Pyle set the Guinness World Record for the longest motorcycle ride, has been awarded five Asian Television Awards, and a Gold Medallion from the Governor General of Canada, among other recognitions.

==Early life==
Pyle was born and raised in Oakville, Ontario, Canada. He played basketball beginning at the age of six, continuing the sport through attendance at the University of Toronto. While in college, he studied modern Chinese history and politics, while playing CIS basketball. When it was clear he would not turn pro, he decided to change professions.

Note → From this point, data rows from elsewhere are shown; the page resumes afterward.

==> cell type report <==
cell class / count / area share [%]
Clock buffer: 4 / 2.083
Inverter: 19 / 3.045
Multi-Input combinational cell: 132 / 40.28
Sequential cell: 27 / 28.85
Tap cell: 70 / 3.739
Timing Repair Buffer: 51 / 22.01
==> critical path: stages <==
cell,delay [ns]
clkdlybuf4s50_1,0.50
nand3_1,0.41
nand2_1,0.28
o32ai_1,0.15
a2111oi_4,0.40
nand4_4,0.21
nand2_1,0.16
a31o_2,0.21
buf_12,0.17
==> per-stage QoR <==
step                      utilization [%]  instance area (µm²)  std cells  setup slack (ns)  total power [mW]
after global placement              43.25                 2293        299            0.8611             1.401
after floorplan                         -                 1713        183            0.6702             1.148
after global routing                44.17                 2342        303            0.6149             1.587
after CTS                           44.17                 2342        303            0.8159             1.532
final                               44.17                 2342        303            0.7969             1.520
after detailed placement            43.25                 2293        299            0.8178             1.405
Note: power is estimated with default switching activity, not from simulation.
[src/rtl/target_reset_sequencer.sv]
// Target reset sequencer: on a reset request it holds the target in reset
// for HOLD_CYCLES and then waits SETTLE_CYCLES before reporting completion.
// Optional feature macro: RESET_TIMING_EN adds a boot-latency measurement
// from reset release to the first falling edge on the target's UART TX line.
module target_reset_sequencer #(
  parameter int unsigned SYSTEM_CLOCK   = 32000000,
  parameter int unsigned HOLD_CYCLES    = 3200,
  parameter int unsigned SETTLE_CYCLES  = 32000,
  parameter int unsigned TIMEOUT_CYCLES = 32000000
) (
  input  logic        clk,
  input  logic        rst,
  input  logic        trig_n,
  input  logic        target_rx,
  output logic        target_rst_n,
  output logic        busy,
  output logic        done,
  output logic [15:0] rst_count
`ifdef RESET_TIMING_EN
  ,
  output logic        t_valid,
  output logic [23:0] t_cycles
`endif
);

  localparam int unsigned CNT_MAX = (HOLD_CYCLES > SETTLE_CYCLES) ? HOLD_CYCLES : SETTLE_CYCLES;
  localparam int unsigned CNT_W   = $clog2(CNT_MAX + 1);
  localparam logic [CNT_W-1:0] HOLD_LOAD   = CNT_W'(HOLD_CYCLES - 1);
  localparam logic [CNT_W-1:0] SETTLE_LOAD = CNT_W'(SETTLE_CYCLES - 1);

  typedef enum logic [1:0] {
    IDLE   = 2'd0,
    HOLD   = 2'd1,
    SETTLE = 2'd2
  } state_t;

  state_t           state, state_next;
  logic [CNT_W-1:0] cnt, cnt_next;
  logic             seq_start;    // IDLE -> HOLD this cycle
  logic             seq_release;  // HOLD -> SETTLE this cycle
  logic             seq_finish;   // SETTLE -> IDLE this cycle

  // SYSTEM_CLOCK is informational only.
  logic [31:0] unused_cfg;
  assign unused_cfg = SYSTEM_CLOCK ^ TIMEOUT_CYCLES;

  // Next-state and phase-counter logic.
  always_comb begin
    // NOTE: every output of this block gets a default first so no latch is inferred.
    state_next  = state;
    cnt_next    = cnt;
    seq_start   = 1'b0;
    seq_release = 1'b0;
    seq_finish  = 1'b0;
    unique case (state)
      IDLE: begin
        if (!trig_n) begin
          state_next = HOLD;
          cnt_next   = HOLD_LOAD;
          seq_start  = 1'b1;
        end
      end
      HOLD: begin
        if (cnt == '0) begin
          state_next  = SETTLE;
          cnt_next    = SETTLE_LOAD;
          seq_release = 1'b1;
        end else begin
          cnt_next = cnt - 1'b1;
        end
      end
      SETTLE: begin
        if (cnt == '0) begin
          state_next = IDLE;
          seq_finish = 1'b1;
        end else begin
          cnt_next = cnt - 1'b1;
        end
      end
      default: state_next = IDLE;
    endcase
  end

  // State and phase-counter registers.
  always_ff @(posedge clk) begin
    // NOTE: sequential state uses non-blocking assignments; reset is sampled on the clock edge.
    if (!rst) begin
      state <= IDLE;
      cnt   <= '0;
    end else begin
      state <= state_next;
      cnt   <= cnt_next;
    end
  end

  // Registered outputs, decoded from the next state so they line up with it.
  always_ff @(posedge clk) begin
    if (!rst) begin
      target_rst_n <= 1'b1;
      busy         <= 1'b0;
      done         <= 1'b0;
      rst_count    <= '0;
    end else begin
      target_rst_n <= (state_next != HOLD);
      busy         <= (state_next != IDLE);
      done         <= seq_finish;
      if (seq_start) rst_count <= rst_count + 16'd1;
    end
  end

`ifdef RESET_TIMING_EN
  // The measurement counter is 24 bits; clamp the limit so FFFFFF stays the timeout marker.
  localparam int unsigned TIMEOUT_EFF  = (TIMEOUT_CYCLES > 32'hFFFFFE) ? 32'hFFFFFE : TIMEOUT_CYCLES;
  localparam logic [23:0] TIMEOUT_LAST = 24'(TIMEOUT_EFF - 1);

  logic        rx_meta, rx_sync, rx_prev;
  logic        rx_fall;
  logic        meas_on;
  logic [23:0] meas_cnt;

  assign rx_fall = rx_prev & ~rx_sync;

  // Synchronize target_rx and time release-to-first-falling-edge.
  always_ff @(posedge clk) begin
    if (!rst) begin
      rx_meta  <= 1'b1;
      rx_sync  <= 1'b1;
      rx_prev  <= 1'b1;
      meas_on  <= 1'b0;
      meas_cnt <= '0;
      t_valid  <= 1'b0;
      t_cycles <= '0;
    end else begin
      rx_meta <= target_rx;
      rx_sync <= rx_meta;
      rx_prev <= rx_sync;
      t_valid <= 1'b0;
      if (seq_start) begin
        meas_on <= 1'b0;
      end else if (seq_release) begin
        meas_on  <= 1'b1;
        meas_cnt <= '0;
      end else if (meas_on) begin
        if (rx_fall) begin
          t_cycles <= meas_cnt;
          t_valid  <= 1'b1;
          meas_on  <= 1'b0;
        end else if (meas_cnt == TIMEOUT_LAST) begin
          t_cycles <= 24'hFFFFFF;
          t_valid  <= 1'b1;
          meas_on  <= 1'b0;
        end else begin
          meas_cnt <= meas_cnt + 24'd1;
        end
      end
    end
  end
`else
  // Without the measurement, target_rx and the release event have no load.
  logic unused_rx;
  assign unused_rx = target_rx ^ seq_release;
`endif

endmodule
`src/rtl/fetch_queue_unit_pkg.sv`:
```
// Shared defaults and types for the instruction fetch queue.
// Holds address/data widths, reset PC, PC step and the fetch entry layout.
package fetch_queue_unit_pkg;

    localparam int unsigned ADDR_W_DEF  = 32;
    localparam int unsigned DATA_W_DEF  = 32;
    localparam logic [31:0] PC_STEP_DEF = 32'd4;
    localparam logic [31:0] RESET_PC_DEF = 32'h0;

    typedef struct packed {
        logic [ADDR_W_DEF-1:0] addr;
        logic [DATA_W_DEF-1:0] instr;
    } fetch_entry_t;

endpackage

```
`src/rtl/fetch_queue_unit_fetch_fifo.sv`:
```
// fetch_fifo: synchronous FIFO with flush; pointers wrap modulo DEPTH.
// Ports: clk, rst, flush_i, push_i/data_i, pop_i, data_o, empty_o, count_o.
module fetch_fifo #(
    parameter int unsigned WIDTH = 64,
    parameter int unsigned DEPTH = 4
) (
    input  logic                       clk,
    input  logic                       rst,
    input  logic                       flush_i,
    input  logic                       push_i,
    input  logic [WIDTH-1:0]           data_i,
    input  logic                       pop_i,
    output logic [WIDTH-1:0]           data_o,
    output logic                       empty_o,
    output logic [$clog2(DEPTH):0]     count_o
);

    localparam int unsigned PW = $clog2(DEPTH);
    localparam int unsigned CW = PW + 1;

    logic [WIDTH-1:0] mem_q [DEPTH];
    logic [PW-1:0]    wr_ptr_q, wr_ptr_d;
    logic [PW-1:0]    rd_ptr_q, rd_ptr_d;
    logic [CW-1:0]    count_q, count_d;
    logic             full;
    logic             do_push;
    logic             do_pop;

    assign full    = (count_q == CW'(DEPTH));
    assign empty_o = (count_q == '0);
    assign count_o = count_q;
    assign data_o  = mem_q[rd_ptr_q];

    assign do_pop  = pop_i && !empty_o;
    // A pop in the same cycle frees the slot the push lands in.
    assign do_push = push_i && (!full || do_pop);

    always_comb begin
        wr_ptr_d = wr_ptr_q;
        rd_ptr_d = rd_ptr_q;
        count_d  = count_q;
        if (flush_i) begin
            wr_ptr_d = '0;
            rd_ptr_d = '0;
            count_d  = '0;
        end else begin
            if (do_push) wr_ptr_d = wr_ptr_q + PW'(1);
            if (do_pop)  rd_ptr_d = rd_ptr_q + PW'(1);
            unique case ({do_push, do_pop})
                2'b10:   count_d = count_q + CW'(1);
                2'b01:   count_d = count_q - CW'(1);
                default: count_d = count_q;
            endcase
        end
    end

    always_ff @(posedge clk) begin
        if (rst) begin
            wr_ptr_q <= '0;
            rd_ptr_q <= '0;
            count_q  <= '0;
        end else begin
            wr_ptr_q <= wr_ptr_d;
            rd_ptr_q <= rd_ptr_d;
            count_q  <= count_d;
        end
    end

    always_ff @(posedge clk) begin
        if (do_push && !flush_i && !rst) mem_q[wr_ptr_q] <= data_i;
    end

endmodule

```
`src/rtl/fetch_queue_unit.sv`:
```
// Instruction fetch front end: issues sequential fetches with reserved
// queue credits, drops stale responses after a branch, and presents the
// head instruction. Ports: clk, rst, branch_taken/branch_address, freeze,
// mem_req_*, mem_rsp_*, out_valid, instruction, pc (head addr + PC_STEP).
module fetch_queue_unit
    import fetch_queue_unit_pkg::*;
#(
    parameter int unsigned ADDR_W = ADDR_W_DEF,
    parameter int unsigned DATA_W = DATA_W_DEF,
    parameter int unsigned DEPTH  = 4,
    parameter logic [ADDR_W-1:0] RESET_PC = ADDR_W'(RESET_PC_DEF),
    parameter logic [ADDR_W-1:0] PC_STEP  = ADDR_W'(PC_STEP_DEF)
) (
    input  logic              clk,
    input  logic              rst,
    input  logic              branch_taken,
    input  logic [ADDR_W-1:0] branch_address,
    input  logic              freeze,
    output logic              mem_req_valid,
    output logic [ADDR_W-1:0] mem_req_addr,
    input  logic              mem_req_ready,
    input  logic              mem_rsp_valid,
    input  logic [DATA_W-1:0] mem_rsp_data,
    output logic              out_valid,
    output logic [DATA_W-1:0] instruction,
    output logic [ADDR_W-1:0] pc
);

    localparam int unsigned CW = $clog2(DEPTH) + 1;
    localparam int unsigned EW = ADDR_W + DATA_W;

    logic [ADDR_W-1:0] fetch_pc_q, fetch_pc_d;
    logic [ADDR_W-1:0] rsp_pc_q, rsp_pc_d;
    logic [CW-1:0]     outst_q, outst_d;
    logic [CW-1:0]     drop_q, drop_d;

    logic [CW-1:0]     q_count;
    logic              q_empty;
    logic [EW-1:0]     q_head;
    logic [CW:0]       in_use;
    logic              hs;
    logic              rsp_keep;
    logic              rsp_drop;
    logic              push;
    logic              pop;

    // Queue entries plus in-flight requests may never exceed DEPTH.
    assign in_use        = {1'b0, q_count} + {1'b0, outst_q};
    assign mem_req_valid = !rst && !branch_taken
                         && (in_use < (CW+1)'(DEPTH));
    assign mem_req_addr  = fetch_pc_q;
    assign hs            = mem_req_valid && mem_req_ready;

    assign rsp_keep = mem_rsp_valid && (drop_q == '0);
    assign rsp_drop = mem_rsp_valid && (drop_q != '0);
    assign push     = rsp_keep && !branch_taken;
    assign pop      = !q_empty && !freeze && !branch_taken;

    assign out_valid   = !q_empty;
    assign instruction = q_head[DATA_W-1:0];
    assign pc          = q_head[EW-1:DATA_W] + PC_STEP;

    // Responses are in order and every pre-branch request is dropped, so
    // kept responses belong to consecutive addresses from the last target.
    always_comb begin
        fetch_pc_d = fetch_pc_q;
        rsp_pc_d   = rsp_pc_q;
        drop_d     = drop_q;
        outst_d    = outst_q + CW'(hs) - CW'(mem_rsp_valid);
        if (branch_taken) begin
            fetch_pc_d = branch_address;
            rsp_pc_d   = branch_address;
            drop_d     = outst_d;
        end else begin
            if (hs)       fetch_pc_d = fetch_pc_q + PC_STEP;
            if (rsp_keep) rsp_pc_d   = rsp_pc_q + PC_STEP;
            if (rsp_drop) drop_d     = drop_q - CW'(1);
        end
    end

    always_ff @(posedge clk) begin
        if (rst) begin
            fetch_pc_q <= RESET_PC;
            rsp_pc_q   <= RESET_PC;
            outst_q    <= '0;
            drop_q     <= '0;
        end else begin
            fetch_pc_q <= fetch_pc_d;
            rsp_pc_q   <= rsp_pc_d;
            outst_q    <= outst_d;
            drop_q     <= drop_d;
        end
    end

    fetch_fifo #(
        .WIDTH (EW),
        .DEPTH (DEPTH)
    ) u_fifo (
        .clk     (clk),
        .rst     (rst),
        .flush_i (branch_taken),
        .push_i  (push),
        .data_i  ({rsp_pc_q, mem_rsp_data}),
        .pop_i   (pop),
        .data_o  (q_head),
        .empty_o (q_empty),
        .count_o (q_count)
    );

endmodule

```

Pyle moved to Shanghai, and in 2004 started a career in photography. His work appeared in The New York Times, Time magazine, The Wall Street Journal. In 2009, Photo District News named Pyle one of the top 30 emerging photographers in the world.

==Television career==
Pyle began working in television the following year with the creation of his first show, Tough Ride: China, which was broadcast on Travel Channel. The program followed Pyle and his brother, Colin, on a motorcycle trip around the Middle Kingdom, China, an expedition that covered 16,240 kilometers, and earned the brothers a place in the Guinness World Records for longest continuous journey by motorcycle within a single country.

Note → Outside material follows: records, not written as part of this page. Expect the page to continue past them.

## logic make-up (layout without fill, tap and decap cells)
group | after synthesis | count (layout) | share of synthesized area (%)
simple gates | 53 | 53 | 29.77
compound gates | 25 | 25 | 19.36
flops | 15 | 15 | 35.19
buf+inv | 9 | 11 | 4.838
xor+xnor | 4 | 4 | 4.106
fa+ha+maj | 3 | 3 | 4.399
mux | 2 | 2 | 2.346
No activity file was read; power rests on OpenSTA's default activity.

Pyle wrote a book documenting the 65-day trip called, The Middle Kingdom Ride: Two Brothers, Two Motorcycles, One Epic Journey Around China. In 2011, the Pyle brothers transversed India for the program called Tough Rides: India, then Brazil for Tough Rides: Brazil, which aired in 2016.

In the years between Tough Rides episodes, Pyle created and released another series called ‘’Extreme Treks’’ in 2014, 2017, and then again in 2018. The shows were filmed in Oman, Argentina, Papua New Guinea, Tibet, Russia, Iceland, Laos, Bolivia, Jordan and Uganda.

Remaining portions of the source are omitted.